Seperti apa yang Sunny rasakan pada perhatian Xan. Pria itu membuatkan bekal khusus untuknya. Ada sushi dan dimsum selain potongan sunkist. Tadi, Xan membuka bekal itu dengan penuh rasa bangga.
Sunny menghargai usaha Xan. Membuatkan bekal dan sampai mengantarnya. Hal yang belum pernah dilakukan Keandra sekalipun mereka sudah berpacaran lama. Namun sungguh, cintanya kepada Keandra tak sedikit pun berkurang hanya karena bekal pertama yang ia terima dari pria bukan dari kekasihnya.
“Ada salah satu kebiasaan orang luar, yang bila memberikan bekal, bertanda orang itu sedang mengungkapkan perasaannya. Dan jika bekal itu diterima, berarti—?” Sunny bertutur lemah. Tiba-tiba saja ia merasa kecewa kepada Xan yang seharusnya tidak melakukan apa yang kali ini pria itu lakukan. Tidak seharusnya Xan datang dan sampai memberinya bekal.
“Pergilah, Xan. Apa yang kamu lakukan sangat melukai Kean.”
“Tapi, Ny ....”
Sunny tak menanggapi. Wanita itu memilih pergi, mengunci hatinya rapat-rapat agar cintanya kepada Keandra tidak tergoyahkan.
Xan gelisah bergegas bangkit dari duduknya. “Ini tentang Kean. Aku datang ke sini karena dia!” serunya.

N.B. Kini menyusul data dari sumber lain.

<file path="src/rtl/pqh_pkg.sv">
package pqh_pkg;

  typedef enum logic {
    SPLIT_START    = 1'b0,
    SPLIT_COMPLETE = 1'b1
  } splitState_e;

  typedef struct packed {
    logic retire;
    logic issueStart;
    logic issueComplete;
    logic lastComplete;
    logic advance;
    logic writeBack;
  } ctrlStb_t;

endpackage

</file>
<file path="src/rtl/pqh_control.sv">
module pqh_control
  import pqh_pkg::*;
#(
  parameter int NUM_UF = 8,
  localparam int UF_W = $clog2(NUM_UF)
) (
  input  logic              evalStb,
  input  logic [UF_W-1:0]   uFrame,
  input  logic              active,
  input  logic              halted,
  input  logic              inact,
  input  splitState_e       split,
  input  logic [NUM_UF-1:0] sMask,
  input  logic [NUM_UF-1:0] cMask,
  output ctrlStb_t          stb
);

  logic [NUM_UF-1:0] laterMask;
  logic evalLive;
  logic startBit;
  logic completeBit;
  logic moreComplete;

  always_comb begin
    for (int i = 0; i < NUM_UF; i++) begin
      laterMask[i] = (i > int'(uFrame));
    end
  end

  assign evalLive     = evalStb && active && !halted;
  assign startBit     = sMask[uFrame];
  assign completeBit  = cMask[uFrame];
  assign moreComplete = |(cMask & laterMask);

  always_comb begin
    stb = '0;
    if (evalLive) begin
      if (split == SPLIT_START) begin
        stb.retire     = inact;
        stb.issueStart = !inact && startBit;
      end else begin
        stb.issueComplete = completeBit;
        stb.lastComplete  = completeBit && !moreComplete;
      end
    end
    stb.advance   = stb.lastComplete && !inact;
    stb.writeBack = stb.retire || stb.issueStart || stb.issueComplete;
  end

endmodule

</file>
<file path="src/rtl/pqh_datapath.sv">
module pqh_datapath
  import pqh_pkg::*;
#(
  parameter int NUM_UF = 8
) (
  input  logic              clk,
  input  logic              rstN,
  input  ctrlStb_t          stb,
  input  logic              swWrActive,
  input  logic              swActiveVal,
  input  logic              swWrHalted,
  input  logic              swHaltedVal,
  input  logic              swWrInact,
  input  logic              swInactVal,
  input  logic              swWrSMask,
  input  logic [NUM_UF-1:0] swSMaskVal,
  input  logic              swWrCMask,
  input  logic [NUM_UF-1:0] swCMaskVal,
  output logic              active,
  output logic              halted,
  output logic              inact,
  output splitState_e       split,
  output logic [NUM_UF-1:0] sMask,
  output logic [NUM_UF-1:0] cMask,
  output logic              ssIssue,
  output logic              csIssue,
  output logic              qAdvance,
  output logic              wbValid,
  output logic              wbActive,
  output logic              wbSplitCmp
);

  logic        activeNext;
  splitState_e splitNext;

  always_comb begin
    activeNext = active;
    if (swWrActive) begin
      activeNext = swActiveVal ? (inact ? active : 1'b1) : 1'b0;
    end
    if (stb.retire) begin
      activeNext = 1'b0;
    end
  end

  always_comb begin
    splitNext = split;
    if (stb.issueStart) begin
      splitNext = SPLIT_COMPLETE;
    end else if (stb.lastComplete) begin
      splitNext = SPLIT_START;
    end
  end

  always_ff @(posedge clk or negedge rstN) begin
    if (!rstN) begin
      active <= 1'b0;
      halted <= 1'b0;
      inact  <= 1'b0;
      split  <= SPLIT_START;
      sMask  <= '0;
      cMask  <= '0;
    end else begin
      active <= activeNext;
      split  <= splitNext;
      if (swWrHalted) halted <= swHaltedVal;
      if (swWrInact)  inact  <= swInactVal;
      if (swWrSMask && !active) sMask <= swSMaskVal;
      if (swWrCMask && !active) cMask <= swCMaskVal;
    end
  end

  always_ff @(posedge clk or negedge rstN) begin
    if (!rstN) begin
      ssIssue    <= 1'b0;
      csIssue    <= 1'b0;
      qAdvance   <= 1'b0;
      wbValid    <= 1'b0;
      wbActive   <= 1'b0;
      wbSplitCmp <= 1'b0;
    end else begin
      ssIssue  <= stb.issueStart;
      csIssue  <= stb.issueComplete;
      qAdvance <= stb.advance;
      wbValid  <= stb.writeBack;
      if (stb.writeBack) begin
        wbActive   <= activeNext;
        wbSplitCmp <= (splitNext == SPLIT_COMPLETE);
      end
    end
  end

endmodule

</file>
<file path="src/rtl/pqh_retire_ctrl.sv">
module pqh_retire_ctrl
  import pqh_pkg::*;
#(
  parameter int NUM_UF = 8,
  localparam int UF_W = $clog2(NUM_UF)
) (
  input  logic              clk,
  input  logic              rstN,
  input  logic              evalStb,
  input  logic [UF_W-1:0]   uFrame,
  input  logic              swWrActive,
  input  logic              swActiveVal,
  input  logic              swWrHalted,
  input  logic              swHaltedVal,
  input  logic              swWrInact,
  input  logic              swInactVal,
  input  logic              swWrSMask,
  input  logic [NUM_UF-1:0] swSMaskVal,
  input  logic              swWrCMask,
  input  logic [NUM_UF-1:0] swCMaskVal,
  output logic              ssIssue,
  output logic              csIssue,
  output logic              qAdvance,
  output logic              wbValid,
  output logic              wbActive,
  output logic              wbSplitCmp,
  output logic              qhActive,
  output logic              qhHalted,
  output logic              qhInact,
  output logic              qhSplitCmp,
  output logic [NUM_UF-1:0] qhSMask,
  output logic [NUM_UF-1:0] qhCMask
);

  ctrlStb_t    ctrlStb;
  splitState_e splitQ;

  pqh_control #(.NUM_UF(NUM_UF)) u_control (
    .evalStb (evalStb),
    .uFrame  (uFrame),
    .active  (qhActive),
    .halted  (qhHalted),
    .inact   (qhInact),
    .split   (splitQ),
    .sMask   (qhSMask),
    .cMask   (qhCMask),
    .stb     (ctrlStb)
  );

  pqh_datapath #(.NUM_UF(NUM_UF)) u_datapath (
    .clk         (clk),
    .rstN        (rstN),
    .stb         (ctrlStb),
    .swWrActive  (swWrActive),
    .swActiveVal (swActiveVal),
    .swWrHalted  (swWrHalted),
    .swHaltedVal (swHaltedVal),
    .swWrInact   (swWrInact),
    .swInactVal  (swInactVal),
    .swWrSMask   (swWrSMask),
    .swSMaskVal  (swSMaskVal),
    .swWrCMask   (swWrCMask),
    .swCMaskVal  (swCMaskVal),
    .active      (qhActive),
    .halted      (qhHalted),
    .inact       (qhInact),
    .split       (splitQ),
    .sMask       (qhSMask),
    .cMask       (qhCMask),
    .ssIssue     (ssIssue),
    .csIssue     (csIssue),
    .qAdvance    (qAdvance),
    .wbValid     (wbValid),
    .wbActive    (wbActive),
    .wbSplitCmp  (wbSplitCmp)
  );

  assign qhSplitCmp = (splitQ == SPLIT_COMPLETE);

endmodule

</file>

Langkah Sunny yang mulai menaiki anak tangga menuju beranda hotel tempatnya bekerja, terhenti. Xan merupakan simbol kebenaran di persahabatan Keandra. Sedangkan tadi pria itu mengatakan kalau kedatangannya berhubungan dengan Keandra.
Apakah maksud Xan juga berhubungan dengan perubahan Keandra yang jauh lebih perhatian namun pendiam?